■ PROMPT ■
I'd like an exact copy of every line from the start of the entries below through the line containing "export LEC_CHECK = 0", please.

(Collected data entries)
===== config.mk =====
export PLATFORM = sky130hd
export DESIGN_NAME = tpo_option_ctl
export DESIGN_NICKNAME = d
export VERILOG_FILES = /design/src/rtl/tpo_pkg.sv /design/src/rtl/tpo_option_ctl.sv /design/src/rtl/tpo_pin_sync.sv /design/src/rtl/tpo_prescaler.sv
export SDC_FILE = /design/constraint.sdc
export NUM_CORES = 1
export LEC_CHECK = 0
export BUFFER_PORTS_ARGS = -buffer_cell sky130_fd_sc_hd__buf_2
export CORE_MARGIN = 2
export CORE_UTILIZATION = 48
export CTS_CLUSTER_DIAMETER = 200
export DETAILED_ROUTE_END_ITERATION = 7
export PLACE_DENSITY = 0.79
export SLEW_MARGIN = 10
export SYNTH_ARGS = -nofsm -noshare
export SYNTH_HDL_FRONTEND = slang
export SYNTH_SLANG_ARGS = --single-unit

===== constraint.sdc =====
create_clock -name clk_i -period 4.43 [get_ports clk_i]
set_input_delay 0.886 -clock clk_i [delete_from_list [all_inputs] [get_ports clk_i]]
set_output_delay 0.886 -clock clk_i [all_outputs]
set_load 0.02 [all_outputs]

===== src/rtl/tpo_pkg.sv =====
// constants shared by the timer option configuration block
package tpo_pkg;
  // register indexes; byte address is four times the index
  localparam logic [11:0] TPO_CFG_IDX = 12'h181;
  localparam logic [11:0] TPO_STAT_IDX = 12'h182;
  localparam logic [7:0] TPO_CFG_RESET = 8'hff;
  // field positions in the option register
  localparam int TPO_PULLUP_DIS_BIT = 7;
  localparam int TPO_INT_EDGE_BIT = 6;
  localparam int TPO_CLK_SRC_BIT = 5;
  localparam int TPO_CLK_EDGE_BIT = 4;
  localparam int TPO_ASSIGN_BIT = 3;
  localparam int TPO_RATIO_LSB = 0;
  localparam int TPO_RATIO_W = 3;
  // field positions in the status register
  localparam int TPO_ST_TPIN_BIT = 0;
  localparam int TPO_ST_IPIN_BIT = 1;
  localparam int TPO_ST_ASSIGN_BIT = 2;
  // prescaler counter width and pin synchroniser depth
  localparam int TPO_PRE_W = 8;
  localparam int TPO_SYNC_STAGES = 3;
  localparam logic [7:0] TPO_PRE_RESET = 8'h00;
  // cycles after reset before pin edges count; covers filling the synchronisers
  localparam logic [2:0] TPO_SETTLE_RESET = 3'h5;
endpackage : tpo_pkg


===== src/rtl/tpo_option_ctl.sv =====
// option register with timer clock select and shared prescaler
`timescale 1ns/1ps
module tpo_option_ctl (
  input wire logic clk_i,
  input wire logic rst_i,
  input wire logic ce_i,
  // classic wishbone slave
  input wire logic cyc_i,
  input wire logic stb_i,
  input wire logic we_i,
  input wire logic [31:0] adr_i,
  input wire logic [3:0] sel_i,
  input wire logic [31:0] dat_i,
  output logic [31:0] dat_o,
  output logic ack_o,
  // pins and neighbours
  input wire logic timer_ext_clock_pin_i,
  input wire logic ext_interrupt_pin_i,
  input wire logic watchdog_tick_i,
  output logic [7:0] port_b_pullup_en_o,
  output logic weak_pullup_disable_o,
  output logic ext_int_event_o,
  output logic timer_inc_o,
  output logic watchdog_tick_o
);
  typedef struct packed {
    logic [7:0] cfg;
    logic ack;
    logic [31:0] dat;
    logic tpin_prev;
    logic ipin_prev;
    logic int_evt;
    logic timer_inc;
    logic wdt_tick;
    logic pre_clear;
    logic [2:0] settle;
  } tpo_ctl_s;

  tpo_ctl_s s_q;
  tpo_ctl_s s_d;

  logic tpin_lvl;
  logic ipin_lvl;
  logic src_tick;
  logic pre_in;
  logic pre_out;
  logic [3:0] pre_shift;
  logic [2:0] ratio;
  logic assign_wdt;
  logic hit_cfg;
  logic hit_stat;
  logic req;
  logic [7:0] new_cfg;
  logic [7:0] status;
  logic pins_ready;

  tpo_pin_sync u_tpin_sync (
    .clk_i(clk_i),
    .rst_i(rst_i),
    .ce_i(ce_i),
    .pin_i(timer_ext_clock_pin_i),
    .level_o(tpin_lvl)
  );

  tpo_pin_sync u_ipin_sync (
    .clk_i(clk_i),
    .rst_i(rst_i),
    .ce_i(ce_i),
    .pin_i(ext_interrupt_pin_i),
    .level_o(ipin_lvl)
  );

  assign ratio = s_q.cfg[tpo_pkg::TPO_RATIO_LSB +: tpo_pkg::TPO_RATIO_W];
  assign assign_wdt = s_q.cfg[tpo_pkg::TPO_ASSIGN_BIT];
  // a pin already high at reset must not look like a fresh edge
  assign pins_ready = (s_q.settle == 3'h0);

  // timer count source: every cycle or the chosen pin edge
  always_comb begin
    if (s_q.cfg[tpo_pkg::TPO_CLK_SRC_BIT]) begin
      if (s_q.cfg[tpo_pkg::TPO_CLK_EDGE_BIT]) begin
        src_tick = pins_ready & s_q.tpin_prev & ~tpin_lvl;
      end else begin
        src_tick = pins_ready & ~s_q.tpin_prev & tpin_lvl;
      end
    end else begin
      src_tick = 1'b1;
    end
  end

  // one divider, fed from whichever side owns it
  always_comb begin
    if (assign_wdt) begin
      pre_in = watchdog_tick_i;
      pre_shift = {1'b0, ratio};
    end else begin
      pre_in = src_tick;
      pre_shift = {1'b0, ratio} + 4'h1;
    end
  end

  tpo_prescaler u_prescaler (
    .clk_i(clk_i),
    .rst_i(rst_i),
    .ce_i(ce_i),
    .clear_i(s_q.pre_clear),
    .tick_i(pre_in),
    .shift_i(pre_shift),
    .tick_o(pre_out)
  );

  assign req = cyc_i & stb_i & ~s_q.ack;
  assign hit_cfg = (adr_i[31:14] == 18'h00000) && (adr_i[13:2] == tpo_pkg::TPO_CFG_IDX);
  assign hit_stat = (adr_i[31:14] == 18'h00000) && (adr_i[13:2] == tpo_pkg::TPO_STAT_IDX);
  assign new_cfg = dat_i[7:0];

  always_comb begin
    status = 8'h00;
    status[tpo_pkg::TPO_ST_TPIN_BIT] = tpin_lvl;
    status[tpo_pkg::TPO_ST_IPIN_BIT] = ipin_lvl;
    status[tpo_pkg::TPO_ST_ASSIGN_BIT] = assign_wdt;
  end

  always_comb begin
    s_d = s_q;
    s_d.tpin_prev = tpin_lvl;
    s_d.ipin_prev = ipin_lvl;
    s_d.pre_clear = 1'b0;
    if (!pins_ready) begin
      s_d.settle = s_q.settle - 3'h1;
    end
    // interrupt pin edge detect on the synchronised level
    if (s_q.cfg[tpo_pkg::TPO_INT_EDGE_BIT]) begin
      s_d.int_evt = pins_ready & ~s_q.ipin_prev & ipin_lvl;
    end else begin
      s_d.int_evt = pins_ready & s_q.ipin_prev & ~ipin_lvl;
    end
    // with the divider on the watchdog the timer counts undivided
    s_d.timer_inc = assign_wdt ? src_tick : pre_out;
    s_d.wdt_tick = assign_wdt ? pre_out : watchdog_tick_i;
    // bus: one wait state, ack dropped the cycle after it was given
    s_d.ack = req;
    if (req) begin
      s_d.dat = 32'h0000_0000;
      if (hit_cfg) begin
        s_d.dat = {24'h00_0000, s_q.cfg};
        if (we_i && sel_i[0]) begin
          s_d.cfg = new_cfg;
          // divider count clears the cycle after any reassignment, but a wrap on the edge the
          // write is taken still passes one stray tick to the new owner; software still owns the sequence
          if (new_cfg[tpo_pkg::TPO_ASSIGN_BIT] != assign_wdt) begin
            s_d.pre_clear = 1'b1;
          end
        end
      end else if (hit_stat) begin
        s_d.dat = {24'h00_0000, status};
      end
    end
  end

  always_ff @(posedge clk_i) begin
    if (rst_i) begin
      s_q <= '0;
      s_q.cfg <= tpo_pkg::TPO_CFG_RESET;
      s_q.settle <= tpo_pkg::TPO_SETTLE_RESET;
    end else if (ce_i) begin
      s_q <= s_d;
    end
  end

  assign dat_o = s_q.dat;
  assign ack_o = s_q.ack;
  assign weak_pullup_disable_o = s_q.cfg[tpo_pkg::TPO_PULLUP_DIS_BIT];
  assign port_b_pullup_en_o = {8{~s_q.cfg[tpo_pkg::TPO_PULLUP_DIS_BIT]}};
  assign ext_int_event_o = s_q.int_evt;
  assign timer_inc_o = s_q.timer_inc;
  assign watchdog_tick_o = s_q.wdt_tick;
endmodule : tpo_option_ctl


===== src/rtl/tpo_pin_sync.sv =====
// three-flop pin synchroniser with agreement filter
`timescale 1ns/1ps
module tpo_pin_sync (
  input wire logic clk_i,
  input wire logic rst_i,
  input wire logic ce_i,
  input wire logic pin_i,
  output logic level_o
);
  typedef struct packed {
    logic [tpo_pkg::TPO_SYNC_STAGES-1:0] sh;
    logic level;
  } tpo_sync_s;

  tpo_sync_s s_q;
  tpo_sync_s s_d;

  always_comb begin
    s_d = s_q;
    s_d.sh = {s_q.sh[tpo_pkg::TPO_SYNC_STAGES-2:0], pin_i};
    // first stage is seen only by the second
    if (s_q.sh[1] == s_q.sh[2]) begin
      s_d.level = s_q.sh[2];
    end
  end

  always_ff @(posedge clk_i) begin
    if (rst_i) begin
      s_q <= '0;
    end else if (ce_i) begin
      s_q <= s_d;
    end
  end

  assign level_o = s_q.level;
endmodule : tpo_pin_sync


===== src/rtl/tpo_prescaler.sv =====
// shared power-of-two divider for timer or watchdog ticks
`timescale 1ns/1ps
module tpo_prescaler (
  input wire logic clk_i,
  input wire logic rst_i,
  input wire logic ce_i,
  input wire logic clear_i,
  input wire logic tick_i,
  input wire logic [3:0] shift_i,
  output logic tick_o
);
  typedef struct packed {
    logic [tpo_pkg::TPO_PRE_W-1:0] cnt;
    logic out;
  } tpo_pre_s;

  tpo_pre_s p_q;
  tpo_pre_s p_d;
  logic [tpo_pkg::TPO_PRE_W:0] span;

  always_comb begin
    span = (9'h001 << shift_i) - 9'h001;
    p_d = p_q;
    p_d.out = 1'b0;
    if (clear_i) begin
      p_d.cnt = tpo_pkg::TPO_PRE_RESET;
    end else if (tick_i) begin
      if (p_q.cnt == span[tpo_pkg::TPO_PRE_W-1:0]) begin
        p_d.cnt = tpo_pkg::TPO_PRE_RESET;
        p_d.out = 1'b1;
      end else begin
        p_d.cnt = p_q.cnt + 8'h01;
      end
    end
  end

  always_ff @(posedge clk_i) begin
    if (rst_i) begin
      p_q <= '0;
    end else if (ce_i) begin
      p_q <= p_d;
    end
  end

  assign tick_o = p_q.out;
endmodule : tpo_prescaler


# Word level (Yosys, flattened, before mapping)
# Cells that the tools add are included.
dict set report word_totals {
  output_inout_bits 45
  register_bits 67
  latch_bits 0
  in_bits 77
  ramBits 0
  romBits 0
  memories 0
}
dict set report classes {
  n_mul 0
  n_lt_le_gt_ge 0
  shifts 1
  n_reduce_logical 12
  n_eq_ne 6
  addsub 4
  div_mod_pow 0
  bitwise 17
  n_mux 18
}
# operator count
set ops {}
lappend ops {{equality test 12 x 9 -> 1 bit (second input constant)} 2}
lappend ops {{two-way mux 8 bit} 3}
lappend ops {{logical NOT 18 bit} 1}
lappend ops {{two-way mux 1 bit} 12}
lappend ops {{bitwise AND 1 bit} 10}
lappend ops {{AND reduction 2 bit} 5}
lappend ops {{two-way mux 9 bit} 1}
lappend ops {{adder 8 x 1 -> 8 bit (second input constant)} 1}
lappend ops {{equality test 8 bit} 1}
lappend ops {{<< shifter 1 x 4 -> 8 bit (first input constant)} 1}
lappend ops {{subtractor 8 x 1 -> 8 bit (second input constant)} 1}
lappend ops {{inverter 1 bit} 7}
lappend ops {{adder 3 x 1 -> 4 bit (second input constant)} 1}
lappend ops {{two-way mux 4 bit} 1}
lappend ops {{AND reduction 4 bit} 1}
lappend ops {{logical AND 1 bit} 3}
lappend ops {{logical NOT 3 bit} 1}
lappend ops {{two-way mux 3 bit} 1}
lappend ops {{subtractor 3 x 1 -> 3 bit (second input constant)} 1}
lappend ops {{equality test 1 bit} 2}
lappend ops {{nonzero test 2 bit} 1}
lappend ops {{!= test 1 bit} 1}

# Longest topological paths before layout
dict set report logic_depth {
  word_depth 8
  depth_mapped 15
  mapped_depth_nobuf 13
}

# Modules after synthesis
# From an unflattened synthesis, not the netlist that was laid out.
dict set report hier_totals {
  hier_cells 304
  area_unflattened_um2 2683.8
}
# module cells_each area_each_um2 n_inst
set by_module_without_submodules {}
lappend by_module_without_submodules {tpo_option_ctl 192 1646.6 1}
lappend by_module_without_submodules {tpo_prescaler 80 694.4 1}
lappend by_module_without_submodules {tpo_pin_sync 16 171.4 2}

# Worst setup path after synthesis
# OpenSTA, ideal clock, no wires.
dict set report synth_path {
  path_kind {flip-flop to flip-flop}
  from {register s_q (netlist bit ratio[0])}
  to {register u_prescaler.p_q[3] in the netlist's numbering}
  arrival_time_ns 3.177
  stages_incl_launch_ff 14
  slack_ns 1.139
  synth_period_minus_slack_ns 3.291
  cell_sequence {dfxtp_1 -> ha_1 -> or3b_2 -> a211oi_2 -> nor2_1 -> ha_1 -> xnor2_1 -> or2_2 -> nor3b_1 -> a311oi_2 -> a2111oi_4 -> buf_6 -> o31ai_2 -> a21o_1}
}
dict set report synth_between {
  elab_chain_cells 8
}
# element line
set synth_rtl {}
lappend synth_rtl {{start: declaration} tpo_option_ctl.sv:39} ;# tpo_ctl_s s_q;
lappend synth_rtl {{adder 3 x 1 -> 4 bit} tpo_option_ctl.sv:98} ;# pre_shift = {1'b0, ratio} + 4'h1;
lappend synth_rtl {{two-way mux 4 bit *} tpo_option_ctl.sv:93} ;# if (assign_wdt) begin
lappend synth_rtl {{<< shifter 1 x 4 -> 8 bit *} tpo_prescaler.sv:22} ;# span = (9'h001 << shift_i) - 9'h001;
lappend synth_rtl {{subtractor 8 x 1 -> 8 bit *} tpo_prescaler.sv:22}
lappend synth_rtl {{equality test 8 bit *} tpo_prescaler.sv:28} ;# if (p_q.cnt == span[tpo_pkg::TPO_PRE_W-1:0]) begin
lappend synth_rtl {{two-way mux 8 bit *} tpo_prescaler.sv:28}
lappend synth_rtl {{two-way mux 9 bit *} tpo_prescaler.sv:27} ;# end else if (tick_i) begin
lappend synth_rtl {{two-way mux 8 bit *} tpo_prescaler.sv:25} ;# if (clear_i) begin
lappend synth_rtl {{end signal: assignment} tpo_prescaler.sv:41} ;# p_q <= p_d;
lappend synth_rtl {{end: declaration} tpo_prescaler.sv:17} ;# tpo_pre_s p_q;
# Every way passes the cells marked *; elsewhere a longest branch is shown, timed or not. The select of a mux whose other input is x is not followed.
# A chain may end at the register's enable or synchronous reset.

# Worst setup path in the final report
dict set report layout_path {
  from {register s_q (netlist bit ratio[1])}
  to {register u_prescaler.p_q[3] in the netlist's numbering}
}
# Same word-level chain as after synthesis.

==> Implementation_results.wiki <==
{| class="wikitable"
! Metric !! Value
|-
| Hpwl dp || 4.29 mm
|-
| Via count || 2309
|-
| Netlist cell types || 63
|-
| Final hold viol count || 0
|-
| Die X || 79.2 µm
|-
| Number of enable-type register cells in the synthesized netlist || 0
|-
| Worst R2R End || u_prescaler.p_q[3]$_SDFFE_PP0P_
|-
| Utilization of the core after routing || 0.550
|-
| GP Congestion || 0.892
|-
| Routed wire length || 5.68 mm
|-
| Initial antenna violation count || 0
|-
| Power per cell area || 280 nW/µm²
|-
| Sink Count || 43
|-
| Most prevalent standard cell on the critical path || ha_1
|-
| Startpoint of the worst-slack reg-to-reg timing path || ratio[1]$_SDFFE_PP1P_
|-
| Post-synthesis async set-or-reset flop share || 0
|-
| Final total negative setup slack || 0 ps
|-
| Initial Utilization || 0.496
|-
| Largest net degree at the start of global routing || 31
|-
| Count of cells resized by post-cts repair || 0
|-
| Post-CTS Setup Bufs || 0
|-
| Met3 WL || 231 µm
|-
| R2r setup slk || 640 ps
|-
| Leakage Power || 1.35 nW
|-
| Antenna-violating nets left || 0
|-
| Synth-to-Final Area Change || 11.0%
|-
| MaxCap Viol Count || 0
|-
| Sequential Power Share || 0.474
|-
| Critical path class || flop to flop
|-
| Endpoint of the most critical setup path || u_prescaler.p_q[3]$_SDFFE_PP0P_
|-
| Root Buffer Master || clkbuf_8
|-
| First-pass GRT wire length || 9.54 mm
|-
| Later-pin clock latency in the skew report || 300 ps
|-
| Startpoint Class || flop
|-
| Clk pin slew, worst setup/hold paths || 80 ps
|-
| Total number of nets in the final design || 449
|-
| Pins Over Slew Limit || 0
|-
| Top flip-flop cell by instance count after synthesis || dfxtp_1
|-
| Final routed DRC violation total || 0
|-
| Vias in the first global route || 2189
|-
| Number of buffers inserted by hold repair at cts || 0
|-
| Number of inserted diodes || 0
|-
| Arrival time at the worst endpoint || 3990 ps
|-
| Cell internal pwr || 650 µW
|-
| Final clock period utilization by the worst path || 0.856
|-
| Switching share of power || 0.228
|-
| Placeable Area || 5470 µm²
|-
| Top sig layer || met4
|-
| Unrepaired setup endpoints after global routing || no
|-
| Number of DRC markers in iteration 0 || 191
|-
| Wire length on met1 || 2.64 mm
|-
| Final clock skew || 7.23 ps
|-
| Maximum root-to-sink buffer count || 2
|-
| Detailed Routing Iterations Pass 1 || 4
|-
| Cell types occupying the most area after synthesis || dfxtp_1 (32%), buf_4 (12%), mux2i_1 (4.4%)
|-
| Number of buffers inserted by port buffering || 68
|-
| Sequential area share after synthesis || 0.317
|-
| Worst reg2reg path depth || 13
|-
| Cell type with the highest aggregate area in the netlist || dfxtp_1
|-
| Routed wirelength normalized by instance count || 12.9 µm
|-
| Share of post-route cells with drive strength above 1 || 0.250
|-
| Maximum cell stage delay along the critical path || 560 ps
|-
| Clock period minus worst slack || 3790 ps
|-
| TritonCTS clock tree || built
|-
| Overall die height || 79.2 µm
|-
| Ordered cell list for the critical path || ha_1 -> or3b_2 -> a211oi_2 -> nor2_1 -> ha_1 -> xnor2_1 -> or2_2 -> nor3b_1 -> a311oi_2 -> a2111oi_4 -> buf_4 -> o31ai_2 -> a21o_1
|-
| Maximum operating frequency || 0.264 GHz
|-
| PnR Total Power || 842 µW
|-
| Avg Synthesized Cell Area || 8.48 µm²
|-
| Site row count || 27
|-
| Seq cells post-synth || 43
|-
| Net Sw Power || 192 µW
|-
| Post-layout instance count excluding filler cells || 440
|-
| Number of instances in the synthesized netlist || 320
|-
| Cts bufs inserted || 5
|-
| Critical Path Start || ratio[1]$_SDFFE_PP1P_
|-
| Post-DR vias/cell || 5.25
|-
| Floorplan die area || 6270 µm²
|-
| Total global routing overflow || 0
|-
| Worst path required time || 4630 ps
|-
| Share of total power in the clock network || 0.428
|-
| Class of the most critical hold timing path || flop to flop
|-
| Outcome || finished clean
|-
| VDD IR-drop max || 162 µV
|-
| Nature of the critical path endpoint || flop
|-
| Cell Area, Synth || 2710 µm²
|-
| Worst slew pin tran || 636 ps
|-
| Top-level I/O count || 122
|-
| Length of routed met2 wiring || 2.71 mm
|-
| Number of instances in the placed design || 432
|-
| Combinational fraction of design power || 0.098
|-
| Slowest cell on the critical path || dfxtp_1
|-
| Yosys warns || 0
|-
| Aggregate global-route resource usage || 0.187
|-
| Maximum fanout encountered on the critical timing path || 13
|-
| Slew headroom || 0.575
|-
| Fraction of synthesized cell area taken by the top area cell type || 0.317
|-
| Number of H-tree levels || 2
|-
| Final-report setup violation count || 0
|}
worst min path at each step:
stage | start | to | slack [ps] | depth (start not counted)
2_1_floorplan | u_ipin_sync.s_d[3]$_SDFFE_PP0P_ | u_ipin_sync.level_o$_SDFFE_PP0P_ | 440 | 2
3_3_place_gp | ext_int_event_o$_SDFFE_PP0P_ | ext_int_event_o$_SDFFE_PP0P_ | 450 | 2
3_5_place_dp | ext_int_event_o$_SDFFE_PP0P_ | ext_int_event_o$_SDFFE_PP0P_ | 460 | 2
4_1_cts | ext_int_event_o$_SDFFE_PP0P_ | ext_int_event_o$_SDFFE_PP0P_ | 470 | 2
5_1_grt | u_tpin_sync.s_d[3]$_SDFFE_PP0P_ | u_tpin_sync.level_o$_SDFFE_PP0P_ | 500 | 2
6_report | ext_int_event_o$_SDFFE_PP0P_ | ext_int_event_o$_SDFFE_PP0P_ | 470 | 2
critical path, delay by kind of cell, from the launching register on:
family | cells | cell delay (ps)
AO/OA/AOI/OAI | 5 | 990
XOR/XNOR | 1 | 170
flip-flops | 1 | 560
buffers and inverters | 1 | 240
adder cells (fa/ha/maj) | 2 | 580
AND/OR/NAND/NOR | 4 | 1150
synthesized netlist by cell type (all sizes together) (3+ instances only):
library cell and n:
a21oi 15, mux2i 12, nand4 4, nor3 3
nor3b 6, a22o 5, nand2 26, a31oi 3
o211ai 4, nor4 7, dfxtp 43, or3b 4
ha 5, nor2 27, o21ai 9, a311oi 3
nand3 7, buf 49, a211o 3, inv 11
and3 4, nand2b 4, nor2b 6, a22oi 10
o21a 4, clkbuf 6, a21o 5
per-stage QoR:
step	hold slack, ps	worst slack, ps	area, µm²
floorplan	444	1140	2800
global placement	452	749	2870
detailed placement	456	670	2870
CTS	469	665	3010
global route	504	465	3010
finish	465	638	3010
placed cells by master (no fill, tap or decap), types with 5 or more instances in the layout:
cell      Yosys  layout
o21ai_0       9       9
nor3b_1       6       6
nand3_1       7       7
nor4_1        7       7
a21oi_1      15      15
clkbuf_8      0       5
dfxtp_1      43      43
a21o_1        5       5
conb_1        1      24
a22oi_1      10      10
ha_1          5       5
nor2_1       27      27
buf_2         2      68
nand2_1      26      26
nor2b_1       6       6
mux2i_1      12      12
a22o_1        5       5
inv_1        10      10
layer usage:
layer | up-vias | track usage
met3 | 11 | 0.0432
met4 | 0 | 0.0655
li1 | 1179 | -
met5 | - | 0
met2 | 54 | 0.323
met1 | 1065 | 0.228
power by group through the flow:
stage	Clock (mW)	Sequential, mW	Combinational (mW)
after floorplan	0	0.407	0.0699
after detailed placement	0	0.409	0.0818
after global placement	0	0.408	0.0801
after global routing	0.384	0.401	0.0919
after CTS	0.370	0.400	0.0823
final	0.360	0.400	0.0825
sequential cells by signal, indices dropped and copies added (netlist names):
signal                 count
watchdog_tick_o            1
ack_o                      1
u_prescaler.p_q            8
u_tpin_sync.s_d            2
u_tpin_sync.level_o        1
u_ipin_sync.s_d            2
weak_pullup_disable_o      1
dat_o                      8
timer_inc_o                1
s_q                        9
u_prescaler.tick_o         1
u_tpin_sync.s_q            1
u_ipin_sync.level_o        1
ratio                      3
assign_wdt                 1
ext_int_event_o            1
u_ipin_sync.s_q            1
cell type report:
| class | instances | area [µm²] |
|---|---|---|
| Fill cell | 519 | 2460 |
| Multi-Input combinational cell | 232 | 1500 |
| Sequential cell | 43 | 861 |
| Timing Repair Buffer | 72 | 370 |
| Tap cell | 72 | 90.1 |
| Clock buffer | 5 | 68.8 |
| Clock inverter | 3 | 67.6 |
| Inverter | 13 | 51.3 |
kinds of logic after synthesis:
group | count (synthesis) | share of synthesized area
simple gates | 110 | 0.217
compound gates | 74 | 0.205
buf+inv | 68 | 0.161
flops | 43 | 0.317
mux | 14 | 0.0540
fa+ha+maj | 5 | 0.0231
xor+xnor | 5 | 0.0212
other cells | 1 | 0.00138
No activity file was read; power rests on OpenSTA's default activity.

■ ANSWER ■
===== config.mk =====
export PLATFORM = sky130hd
export DESIGN_NAME = tpo_option_ctl
export DESIGN_NICKNAME = d
export VERILOG_FILES = /design/src/rtl/tpo_pkg.sv /design/src/rtl/tpo_option_ctl.sv /design/src/rtl/tpo_pin_sync.sv /design/src/rtl/tpo_prescaler.sv
export SDC_FILE = /design/constraint.sdc
export NUM_CORES = 1
export LEC_CHECK = 0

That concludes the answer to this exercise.